═════ RECORDED DATA
File: src/rtl/rf_wb_arbiter_if.sv
// rtl/rf_wb_arbiter_if.sv - register file write-port arbiter bus bundle
interface rf_wb_arbiter_if #(
    parameter int DW = 32
) ();
    logic          wb_we;
    logic [3:0]    wb_wa;
    logic [DW-1:0] wb_wd;
    logic          b_valid;
    logic          b_ready;
    logic [3:0]    b_wa;
    logic [DW-1:0] b_wd;
    logic          rf_we;
    logic [3:0]    rf_wa;
    logic [DW-1:0] rf_wd;
    logic [15:0]   pend_mask;
    logic          stall_req;
    logic          err_r15;

    modport slave (
        input  wb_we, wb_wa, wb_wd, b_valid, b_wa, b_wd,
        output b_ready, rf_we, rf_wa, rf_wd, pend_mask, stall_req, err_r15
    );

    modport master (
        output wb_we, wb_wa, wb_wd, b_valid, b_wa, b_wd,
        input  b_ready, rf_we, rf_wa, rf_wd, pend_mask, stall_req, err_r15
    );
endinterface

File: src/rtl/rf_wb_arbiter.sv
// rtl/rf_wb_arbiter.sv - regfile write-port arbiter: writeback priority, buffered long-latency results
module rf_wb_arbiter #(
    parameter int DEPTH    = 4,
    parameter int MAX_WAIT = 8,
    parameter int DW       = 32
) (
    input logic            clk,
    input logic            reset_n,
    rf_wb_arbiter_if.slave bus
);
    localparam int PW = $clog2(DEPTH);
    localparam int CW = PW + 1;
    localparam int WW = $clog2(MAX_WAIT + 1);
    localparam logic [CW-1:0] FULL_C = CW'(DEPTH);
    localparam logic [WW-1:0] MAXW_C = WW'(MAX_WAIT);
    localparam logic [3:0]    R15    = 4'd15;

    logic [3:0]    r_wa [DEPTH];
    logic [DW-1:0] r_wd [DEPTH];
    logic [DEPTH-1:0] r_vld;
    logic [PW-1:0] r_rd_ptr;
    logic [PW-1:0] r_wr_ptr;
    logic [CW-1:0] r_count;
    logic [WW-1:0] r_wait;
    logic          r_stall;
    logic          r_err;

    logic          w_empty;
    logic          w_full;
    logic          w_head_vld;
    logic          w_a_win;
    logic          w_xfer;
    logic          w_bypass;
    logic          w_pop;
    logic          w_push;
    logic          w_b_r15;
    logic          w_b_squash;
    logic [WW-1:0] w_wait_nxt;
    logic          w_rf_we;
    logic [3:0]    w_rf_wa;
    logic [DW-1:0] w_rf_wd;
    logic [15:0]   w_pend;

    assign w_empty    = (r_count == '0);
    assign w_full     = (r_count == FULL_C);
    assign w_head_vld = !w_empty && r_vld[r_rd_ptr];
    // R15 is the PC in the regfile, so port A never claims the write port for it
    assign w_a_win    = bus.wb_we && (bus.wb_wa != R15);
    assign w_xfer     = bus.b_valid && !w_full;
    // the FIFO drains whenever A is idle, even if the head was squashed
    assign w_pop      = !w_a_win && !w_empty;
    assign w_bypass   = !w_a_win && w_empty && bus.b_valid;
    assign w_b_r15    = (bus.b_wa == R15);
    assign w_b_squash = w_a_win && (bus.b_wa == bus.wb_wa);
    // results that would be dropped anyway never take a slot
    assign w_push     = w_xfer && !w_bypass && !w_b_r15 && !w_b_squash;

    // write-port source selection: A, then FIFO head, then zero-latency bypass
    always_comb begin
        w_rf_we = 1'b0;
        w_rf_wa = bus.wb_wa;
        w_rf_wd = bus.wb_wd;
        if (w_a_win) begin
            w_rf_we = 1'b1;
        end else if (!w_empty) begin
            w_rf_we = r_vld[r_rd_ptr];
            w_rf_wa = r_wa[r_rd_ptr];
            w_rf_wd = r_wd[r_rd_ptr];
        end else if (bus.b_valid) begin
            w_rf_we = !w_b_r15;
            w_rf_wa = bus.b_wa;
            w_rf_wd = bus.b_wd;
        end
    end

    // hazard mask: every still-valid buffered destination
    always_comb begin
        w_pend = '0;
        for (int i = 0; i < DEPTH; i++) begin
            if (r_vld[i]) begin
                w_pend[r_wa[i]] = 1'b1;
            end
        end
    end

    // starvation counter: counts cycles a valid head loses to A, saturating
    always_comb begin
        w_wait_nxt = r_wait;
        if (w_empty || w_pop) begin
            w_wait_nxt = '0;
        end else if (w_head_vld && (r_wait != MAXW_C)) begin
            w_wait_nxt = r_wait + WW'(1);
        end
    end

    // FIFO control, squash, starvation and error state
    always_ff @(posedge clk or negedge reset_n) begin
        if (!reset_n) begin
            r_vld    <= '0;
            r_rd_ptr <= '0;
            r_wr_ptr <= '0;
            r_count  <= '0;
            r_wait   <= '0;
            r_stall  <= 1'b0;
            r_err    <= 1'b0;
        end else begin
            for (int i = 0; i < DEPTH; i++) begin
                if (w_a_win && r_vld[i] && (r_wa[i] == bus.wb_wa)) begin
                    r_vld[i] <= 1'b0;
                end
            end
            if (w_pop) begin
                r_vld[r_rd_ptr] <= 1'b0;
                r_rd_ptr        <= r_rd_ptr + PW'(1);
            end
            if (w_push) begin
                r_vld[r_wr_ptr] <= 1'b1;
                r_wr_ptr        <= r_wr_ptr + PW'(1);
            end
            r_count <= r_count + CW'(w_push) - CW'(w_pop);
            r_wait  <= w_wait_nxt;
            r_stall <= (w_wait_nxt == MAXW_C);
            r_err   <= (bus.wb_we && (bus.wb_wa == R15)) || (w_xfer && w_b_r15);
        end
    end

    // entry payload storage, written only on enqueue
    always_ff @(posedge clk) begin
        if (w_push) begin
            r_wa[r_wr_ptr] <= bus.b_wa;
            r_wd[r_wr_ptr] <= bus.b_wd;
        end
    end

    assign bus.b_ready   = reset_n && !w_full;
    assign bus.rf_we     = reset_n && w_rf_we;
    assign bus.rf_wa     = w_rf_wa;
    assign bus.rf_wd     = w_rf_wd;
    assign bus.pend_mask = w_pend;
    assign bus.stall_req = r_stall;
    assign bus.err_r15   = r_err;
endmodule

File: src/flat_wrapper.sv
// flat-port wrapper written by rule: the top's interface ports become plain ports
module rf_wb_arbiter_flat 
#(
    parameter int DEPTH    = 4,
    parameter int MAX_WAIT = 8,
    parameter int DW       = 32
)
  (clk, reset_n, bus_wb_we, bus_wb_wa, bus_wb_wd, bus_b_valid, bus_b_wa, bus_b_wd, bus_b_ready, bus_rf_we, bus_rf_wa, bus_rf_wd, bus_pend_mask, bus_stall_req, bus_err_r15);
  rf_wb_arbiter_if #(.DW(DW)) bus_i ();
  input logic clk;
  input logic reset_n;
  input wire logic [$bits(bus_i.wb_we)-1:0] bus_wb_we;
  input wire logic [$bits(bus_i.wb_wa)-1:0] bus_wb_wa;
  input wire logic [$bits(bus_i.wb_wd)-1:0] bus_wb_wd;
  input wire logic [$bits(bus_i.b_valid)-1:0] bus_b_valid;
  input wire logic [$bits(bus_i.b_wa)-1:0] bus_b_wa;
  input wire logic [$bits(bus_i.b_wd)-1:0] bus_b_wd;
  output wire logic [$bits(bus_i.b_ready)-1:0] bus_b_ready;
  output wire logic [$bits(bus_i.rf_we)-1:0] bus_rf_we;
  output wire logic [$bits(bus_i.rf_wa)-1:0] bus_rf_wa;
  output wire logic [$bits(bus_i.rf_wd)-1:0] bus_rf_wd;
  output wire logic [$bits(bus_i.pend_mask)-1:0] bus_pend_mask;
  output wire logic [$bits(bus_i.stall_req)-1:0] bus_stall_req;
  output wire logic [$bits(bus_i.err_r15)-1:0] bus_err_r15;
  assign bus_i.wb_we = bus_wb_we;
  assign bus_i.wb_wa = bus_wb_wa;
  assign bus_i.wb_wd = bus_wb_wd;
  assign bus_i.b_valid = bus_b_valid;
  assign bus_i.b_wa = bus_b_wa;
  assign bus_i.b_wd = bus_b_wd;
  assign bus_b_ready = bus_i.b_ready;
  assign bus_rf_we = bus_i.rf_we;
  assign bus_rf_wa = bus_i.rf_wa;
  assign bus_rf_wd = bus_i.rf_wd;
  assign bus_pend_mask = bus_i.pend_mask;
  assign bus_stall_req = bus_i.stall_req;
  assign bus_err_r15 = bus_i.err_r15;
  rf_wb_arbiter #(.DEPTH(DEPTH), .MAX_WAIT(MAX_WAIT), .DW(DW)) u_core (.clk(clk), .reset_n(reset_n), .bus(bus_i));
endmodule
File: config.mk
export PLATFORM = sky130hd
export DESIGN_NAME = rf_wb_arbiter_flat
export DESIGN_NICKNAME = d
export VERILOG_FILES = /design/src/rtl/rf_wb_arbiter_if.sv /design/src/rtl/rf_wb_arbiter.sv /design/src/flat_wrapper.sv
export SDC_FILE = /design/constraint.sdc
export NUM_CORES = 1
export LEC_CHECK = 0
export CAP_MARGIN = 20
export CORE_MARGIN = 2
export CORE_UTILIZATION = 24
export CTS_BUF_LIST = sky130_fd_sc_hd__clkbuf_16
export CTS_CLUSTER_DIAMETER = 150
export DETAILED_ROUTE_END_ITERATION = 7
export SETUP_SLACK_MARGIN = 0.3
export SLEW_MARGIN = 0
export SYNTH_ARGS = -nofsm -noshare
export SYNTH_HDL_FRONTEND = slang
export SYNTH_SLANG_ARGS = --single-unit
File: constraint.sdc
create_clock -name clk -period 4.7 [get_ports clk]
set_input_delay 0.47 -clock clk [delete_from_list [all_inputs] [get_ports clk]]
set_output_delay 0.47 -clock clk [all_outputs]
set_load 0.02 [all_outputs]
Yosys cells after proc, flatten, opt, wreduce, memory -nomap -nowiden --
Memory sizes are Yosys's and may differ from the RTL's. Index checks and enable logic that the tools add are counted.
Word-level totals: bits in registers 17, RAM bits 144, bits of input ports 76, output and inout port bits 56, word-level logic and storage cells 118, memories kept 2
Operators by class: $add $sub $neg 5, $lt $le $gt $ge 12, equal/unequal tests 11, muxes and demuxes 37, bitwise operators 6, reduce and logical (&&, ||, !) cells 38
Memory list:
- u_core.r_wd | words 4, bits a word 32, read ports 1, clocked after Yosys merged registers in 0, write ports 1, line rf_wb_arbiter.sv:19 | logic [DW-1:0] r_wd [DEPTH];
- u_core.r_wa | words 4, bits a word 4, read ports 5, clocked after Yosys merged registers in 0, write ports 1, line rf_wb_arbiter.sv:18 | logic [3:0] r_wa [DEPTH];
Operator list (count):
- $mux W32 | 3
- $mux W16 | 4
- $or A16 B16 Y16 | 3
- $logic_and A1 B1 Y1 | 29
- $mux W4 | 7
- $eq A4 B4 Y1 | 5
- $lt A4 B5 Y1 const B | 4
- $demux W1 S4 | 4
- $ge A4 B1 Y1 const B | 4
- $mux W1 | 16
- $eq A4 B4 Y1 const B | 3
- $ne A4 B4 Y1 const B | 2
- $logic_not A1 Y1 | 6
- $lt A2 B3 Y1 const B | 2
- $add A2 B1 Y2 const B | 2
- $add A4 B1 Y4 const B | 1
- $and A4 B4 Y4 | 1
- $demux W1 S2 | 2
- $ge A2 B1 Y1 const B | 2
- $not A4 Y4 | 1
- $or A4 B4 Y4 | 1
- $add A3 B1 Y3 | 1
- $eq A3 B3 Y1 const B | 1
- $logic_not A3 Y1 | 1
- other kinds (3) | 4

Depth between registers and ports, before layout --
Gate-level depths: netlist (run 1).
depth in word-level cells 11, gate-level depth with buffers 10

Worst setup path before layout (run 1) --
Ideal clock, no wire load.
kind input to register, from input port bus_wb_wa[2], to memory u_core.r_wa[0][0] (enable), data arrival time 2341 ps, required time 4303 ps, path slack 1962 ps, stages 7, path through buf_4 nand4_4 and2_4 buf_6 a211oi_2 buf_6 and2_1
Between the ends: longest elaborated chain between the ends 11
Ends and longest elaborated chain:
- start: declaration | line flat_wrapper.sv:13 | input wire logic [$bits(bus_i.wb_wa)-1:0] bus_wb_wa;
- $ne A4 B4 Y1 | line rf_wb_arbiter.sv:48 | assign w_a_win = bus.wb_we && (bus.wb_wa != R15);
- $logic_and A1 B1 Y1 | line rf_wb_arbiter.sv:48
- $logic_not A1 Y1 | line rf_wb_arbiter.sv:52 | assign w_bypass = !w_a_win && w_empty && bus.b_valid;
- $logic_and A1 B1 Y1 (2 in series) | line rf_wb_arbiter.sv:52
- $logic_not A1 Y1 | line rf_wb_arbiter.sv:56 | assign w_push = w_xfer && !w_bypass && !w_b_r15 && !w_b_squash;
- $logic_and A1 B1 Y1 (2 in series) | line rf_wb_arbiter.sv:56
- $logic_and A1 B1 Y1 (*) | line rf_wb_arbiter.sv:56
- $mux W1 (*) | line rf_wb_arbiter.sv:129 | if (w_push) begin
- $mux W1 (implied by the code) (*) | line rf_wb_arbiter.sv:130 | r_wa[r_wr_ptr] <= bus.b_wa;
- end: declaration | line rf_wb_arbiter.sv:18
Mark *: on every way between the ends. The rest lies on a longest branch, timed or not.

Final worst setup path (run 1) --
from input port bus_wb_wa[2], to output port bus_rf_wd[0]
Between the ends: longest elaborated chain between the ends 3
Ends and longest elaborated chain:
- $ne A4 B4 Y1 | line rf_wb_arbiter.sv:48
- $logic_and A1 B1 Y1 | line rf_wb_arbiter.sv:48
- $mux W32 | line rf_wb_arbiter.sv:63 | if (w_a_win) begin
- end: declaration | line flat_wrapper.sv:21 | output wire logic [$bits(bus_i.rf_wd)-1:0] bus_rf_wd;
No other way between the ends.

==> results of run 1 <==
power by group:
part,switching (W),leakage (nW),internal [W],total (W)
clock network,0.000652,0.291,0.000721,0.00137
logic,0.00112,1.54,0.00108,0.00220
registers,0.000264,1.53,0.00188,0.00214
sequential cells by signal (all words and copies together) (netlist names):
register              count
u_core.r_wr_ptr           2
u_core.r_count            3
u_core.bus.stall_req      1
u_core.r_vld              4
u_core.r_wait             4
u_core.r_wa              16
u_core.r_rd_ptr           2
u_core.r_wd             128
u_core.bus.err_r15        1
cells in the mapped netlist, drive strengths merged (2+ instances only):
| master | number |
|---|---|
| nand2 | 23 |
| a32o | 4 |
| clkbuf | 16 |
| o211ai | 2 |
| o221ai | 4 |
| edfxtp | 144 |
| and3 | 2 |
| and2 | 6 |
| a21oi | 4 |
| dfrtp | 17 |
| nor2b | 5 |
| o32a | 2 |
| nand2b | 7 |
| o22ai | 43 |
| o311ai | 2 |
| nand4 | 4 |
| a31oi | 5 |
| a22oi | 3 |
| mux4 | 37 |
| nand3 | 10 |
| a2bb2oi | 36 |
| xnor2 | 4 |
| buf | 18 |
| nor3 | 4 |
| nand3b | 5 |
| nor2 | 14 |
| inv | 14 |
| ha | 12 |
| a221o | 6 |
| or3b | 4 |
| xor2 | 24 |
| nor4 | 5 |
final cells by class:
type,instances,area share
multi-input combinational,288,0.2694
tap,402,0.04996
clock inverter,15,0.01765
inverter,14,0.005220
sequential,161,0.4720
timing repair buffer,142,0.1434
clock buffer,17,0.04226
logic make-up (layout without fill, tap and decap cells):
kind of cell	Yosys count	in the layout	synth area share
flops	161	161	0.6174
compound gates	114	114	0.1139
simple gates	94	94	0.07189
buf+inv	48	188	0.03172
mux	39	39	0.1111
xor+xnor	28	28	0.03188
fa+ha+maj	13	13	0.02212
cell usage in the layout, fill, tap and decap left out, types with 3 or more instances in the layout:
master / count
a31oi_1: 5
nand2b_1: 7
and2_2: 4
a32o_1: 4
mux4_2: 37
o22ai_1: 43
clkinv_8: 5
nor2b_1: 5
inv_6: 5
edfxtp_1: 144
buf_12: 4
nor4_1: 5
dfrtp_1: 15
nand3_1: 9
clkbuf_16: 17
nand4_1: 3
ha_1: 12
nor3_1: 3
xnor2_1: 4
nor2_1: 12
nand3b_1: 5
a2bb2oi_1: 36
or3b_2: 4
nand2_1: 22
a221o_1: 6
o221ai_1: 4
xor2_1: 24
clkdlybuf4s50_1: 131
inv_1: 14
a21oi_1: 3
buf_4: 7
a22oi_1: 3
inv_8: 4
how the worst min path moves through the flow:
stage,start,to,slack (ns),depth (start not counted)
final,reset_n,u_core.r_wait[3],0.37,2
after global routing,reset_n,u_core.r_wait[3],0.38,2
after CTS,reset_n,u_core.bus.stall_req,0.37,2
after detailed placement,u_core.r_wr_ptr[1],u_core.r_wr_ptr[1],0.55,1
after global placement,u_core.r_wr_ptr[1],u_core.r_wr_ptr[1],0.54,1
after floorplan,reset_n,u_core.bus.err_r15,0.17,0
layer usage:
| metal | global-route usage | up-vias | wire (microns) |
|---|---|---|---|
| li1 | - | 2285 | - |
| met1 | 0.1651 | 2525 | 9032 |
| met2 | 0.2003 | 190 | 9733 |
| met3 | 0.03018 | 18 | 1214 |
| met4 | 0.03552 | 0 | 271 |
| met5 | 0 | - | 0 |
worst max-delay path, delay by kind of cell:
family	cells	cell delay, ns
compound gates	1	0.18
buf+inv	3	1.68
simple gates	3	0.83
through the flow:
step	instances	area, sq um	total power, W	worst slack (ns)	hold slack [ns]
finish	1039	10070	0.005716	1.046	0.3736
global placement	1007	9464	0.004390	1.051	0.5428
global route	1039	10070	0.006043	0.8730	0.3764
detailed placement	1007	9464	0.004399	1.009	0.5530
CTS	1039	10070	0.005790	0.9949	0.3655
floorplan	497	7692	0.003522	1.962	0.1744
==> impl_metrics.ini, run 1 <==
[outcome]
status = completed

[logic_synthesis]
yosys_warnings = 0
ys.flop_type = edfxtp_1
syn_inst = 497
ys_seq_area_frac = 0.6174
syn_area_sq_mm = 0.007692
synth-edff-count = 144
async_flop_share = 0.1056
syn_avg_cell_area_sq_um = 15.48
yosys.area.top_type = edfxtp_1
synth-seq-cells = 161
synth_top_area_frac = 0.5621
synth_area_leaders = edfxtp_1 56%, mux4_2 11%, dfrtp_1 5.5%
ys_types = 53
synth_nets = 586

[critical_path]
endpoint = bus_rf_wd[0]
start_kind = input pin
r2r_slack_ns = 1.99
critical_path.max_fanout = 19
end_kind = primary output
required_ns = 4.23
regToRegEndpoint = u_core.r_count[2]
reg2reg_depth = 9
cp-startpoint = bus_wb_wa[2]
crit_slowest_cell = clkdlybuf4s50_1
critPathKind = in -> out
cp_data_arrival_time_ns = 3.18
reg2reg_from = u_core.r_count[1]
critPathMostFrequentCell = clkdlybuf4s50_1
max_stage_delay_ns = 0.76
crit_chain = clkdlybuf4s50_1 > nand4_4 > and2_4 > nor2_8 > buf_4 > a2bb2oi_1 > clkdlybuf4s50_1

[cts]
cts.sinks = 161
clockBufferDepth = 2
cts_made_buffers = 17
clkSlewWorstSetupHoldPaths_ns = 0.08
cts_hold_buf = 0
cts_tree = done
post_cts_buffers = 0
cts_resized = 0
htreeDepth = 4
clk-insertion-delay-late_ns = 0.42
clockRootBuffer = clkbuf_16

[place]
hpwl_mm = 13.61
gp_congestion = 0.8770
numPortBuffers = 131

[floorplanning]
die_x_microns = 183.0
row_count = 65
die_area_sq_mm = 0.03350
coreArea_sq_mm = 0.03156
io-pin-count = 132
die_h_microns = 183.0
start_util = 0.2438

[global_route]
grt_pass1_wl_mm = 31.17
grt.total_usage = 0.1237
grt_max_degree = 39
grt_pass1_vias = 5217
grt-ovfl-total = 0
antenna_found_initial = 1

[layout]
drive_above_1_share = 0.1586
multi_input_area_sq_mm = 0.002713
regArea_sq_mm = 0.004752
layout.nets = 713
fillers = 3147
antenna_cells = 0
utilization = 0.3190
syn_to_final_growth_pct = 30.87

[detailed_routing]
drt_wl_total_mm = 20.25
viasPerCell = 4.830
final_antenna_net_count = 0
post_drt_wl_per_cell_microns = 19.49
drc = 0
first_pass_iters = 4
vias = 5018
drtIter0Drc = 380

[min_path]
hp-class = in -> async

[timing]
tns_ns = 0
max_freq_mhz = 273.6
rsz0062_at_grt = no
tightestPinTransition_ns = 0.8802
relSlewSlack = 0.4132
drv_slew = 0
final.period_utilization = 0.7775
finalClockSkew_ns = 0.01286
min_period_ns = 3.654
finalHoldViolations = 0
setup_viol = 0

[power]
p_leak_nw = 3.354
power_density_mw_per_mm2 = 567.8
vdd_drop_max_mv = 0.2120

[run]
cap_violations = 0
(Power assumes the default switching activity.)
==> run 2: changes to the inputs <==
clock period = 3.35 ns   (was 4.7 ns; I/O delays follow)
==> impl_metrics.ini, run 2 (synthesis results as in run 1) <==
[outcome]
status = completed

[critical_path]
r2r_slack_ns = 0.84
regToRegEndpoint = u_core.r_count[2]
cp_data_arrival_time_ns = 2.58
critical_path.max_fanout = 23
start_kind = input pin
end_kind = primary output
reg2reg_from = u_core.r_count[2]
reg2reg_depth = 9
critPathKind = in -> out
required_ns = 3.01

[cts]
cts.sinks = 161
clockBufferDepth = 2
clockRootBuffer = clkbuf_16
htreeDepth = 4
clkSlewWorstSetupHoldPaths_ns = 0.07
cts_tree = done
clk-insertion-delay-late_ns = 0.43
cts_made_buffers = 17

[layout]
final_cell_count_no_fill = 1049
final_common_cell = edfxtp_1
largest_reg_flops = 128
reg_top3 = u_core.r_wd x128, u_core.r_wa x16
regMostFlops = u_core.r_wd
antenna_cells = 0
syn_to_final_growth_pct = 31.90
fillers = 3120
layout.nets = 723
most-common-layout-cells = 144 x edfxtp_1, 131 x clkdlybuf4s50_1, 43 x o22ai_1
drive_above_1_share = 0.1731

[min_path]
hp-class = in -> async

[detailed_routing]
drtIter0Drc = 310
vias = 5034
drc = 0
drt_wl_total_mm = 20.30
viasPerCell = 4.799
final_antenna_net_count = 0
post_drt_wl_per_cell_microns = 19.35
first_pass_iters = 7

[power]
p_leak_nw = 3.405
vdd_drop_max_mv = 0.3431
p_total_w = 0.008073
power_density_mw_per_mm2 = 795.7

[place]
hpwl_mm = 13.69
numPortBuffers = 131
gp_congestion = 0.8549
dpl.cell_count = 1017

[global_route]
grt_max_degree = 37
grt_pass1_wl_mm = 31.23
grt.total_usage = 0.1239
grt-ovfl-total = 0
antenna_found_initial = 0
grt_pass1_vias = 5240

[timing]
finalHoldViolations = 0
max_freq_mhz = 342.9
tns_ns = 0
rsz0062_at_grt = yes
final.period_utilization = 0.8705
tightestPinTransition_ns = 0.7546
relSlewSlack = 0.4960
finalClockSkew_ns = 0.006091
drv_slew = 0
min_period_ns = 2.916
setup_viol = 0

[run]
cap_violations = 0

[floorplanning]
start_util = 0.2438
die_area_sq_mm = 0.03350
row_count = 65
coreArea_sq_mm = 0.03156
die_x_microns = 183.0
die_h_microns = 183.0
io-pin-count = 132
run 2: cell types whose count changed in the layout (fill, tap and decap cells not counted):
cell / before / now
buf_4: 7 / 16
bufinv_16: 0 / 1
clkbuf_8: 0 / 1
clkinv_4: 0 / 2
clkinv_8: 5 / 1
clkinvlp_4: 1 / 2
dfrtp_2: 2 / 1
dfrtp_4: 0 / 1
o311ai_0: 2 / 1
o311ai_1: 0 / 1
or3_1: 1 / 0
or3_4: 0 / 1
run 2: where the power goes:
group / total (W) / leakage [nW] / switching (W) / internal (W)
combinational: 0.00323 / 1.59 / 0.00169 / 0.00154
sequential: 0.00291 / 1.53 / 0.000272 / 0.00264
clock: 0.00193 / 0.286 / 0.000870 / 0.00106
run 2: worst max path at each step:
stage | from | depth (start not counted) | end | slack, ns
after floorplan | bus_wb_wa[2] | 7 | u_core.r_wa[0][0] | 0.75
after global placement | bus_wb_wa[2] | 7 | u_core.r_wd[2][22] | 0.38
after global routing | u_core.r_rd_ptr[0] | 5 | bus_rf_we | 0.30
after detailed placement | bus_wb_wa[2] | 7 | u_core.r_wd[0][0] | 0.37
after CTS | u_core.r_rd_ptr[1] | 5 | bus_rf_wd[21] | 0.30
final | bus_wb_wa[2] | 7 | bus_rf_wd[26] | 0.43
run 2: layout make-up:
class | count | area (sq um) | share of cell area
clock inverter | 15 | 167.7 | 0.01652
clock buffer | 17 | 425.4 | 0.04193
tap | 402 | 503.0 | 0.04957
timing repair buffer | 152 | 1525 | 0.1503
multi-input combinational | 288 | 2718 | 0.2679
inverter | 14 | 52.55 | 0.005179
sequential | 161 | 4755 | 0.4686
run 2: per-stage QoR:
step / hold WS [ns] / worst slack [ns] / area [sq um] / util
final: 0.3136 / 0.4337 / 10150 / 0.3215
after CTS: 0.3216 / 0.3024 / 10140 / 0.3212
after detailed placement: 0.5516 / 0.3716 / 9539 / 0.3023
after global routing: 0.3336 / 0.2962 / 10150 / 0.3215
after floorplan: 0.03941 / 0.7470 / 7692 / -
after global placement: 0.5508 / 0.3756 / 9539 / 0.3023
run 2: repair_timing:
item                       4_1_cts  5_1_grt
hold buffers                     0        0
setup endpoints to repair        5       23
setup buffers                    0        0
pin swaps                        0        1
resized for setup                1        4
run 2: routing by layer:
| metal | GRT usage | vias up | part of all wire | wire length [microns] |
|---|---|---|---|---|
| met3 | 0.02840 | 20 | 0.058 | 1186 |
| met2 | 0.2052 | 180 | 0.47 | 9605 |
| li1 | - | 2298 | - | - |
| met1 | 0.1624 | 2536 | 0.46 | 9270 |
| met4 | 0.03680 | 0 | 0.011 | 232 |
| met5 | 0 | - | 0 | 0 |
run 2: worst max-delay path: stages:
cell             delay, ns
clkdlybuf4s50_1       0.54
nand4_4               0.17
and2_4                0.24
nor2_8                0.25
buf_12                0.21
a2bb2oi_1             0.19
clkdlybuf4s50_1       0.63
══════════
WORK TASK - For this task, write out exactly the lines of the entries above, starting at the line with "dfrtp_4: 0 / 1" and ending at the line with "stage | from", both included, and no others.

RESULT -
dfrtp_4: 0 / 1
o311ai_0: 2 / 1
o311ai_1: 0 / 1
or3_1: 1 / 0
or3_4: 0 / 1
run 2: where the power goes:
group / total (W) / leakage [nW] / switching (W) / internal (W)
combinational: 0.00323 / 1.59 / 0.00169 / 0.00154
sequential: 0.00291 / 1.53 / 0.000272 / 0.00264
clock: 0.00193 / 0.286 / 0.000870 / 0.00106
run 2: worst max path at each step:
stage | from | depth (start not counted) | end | slack, ns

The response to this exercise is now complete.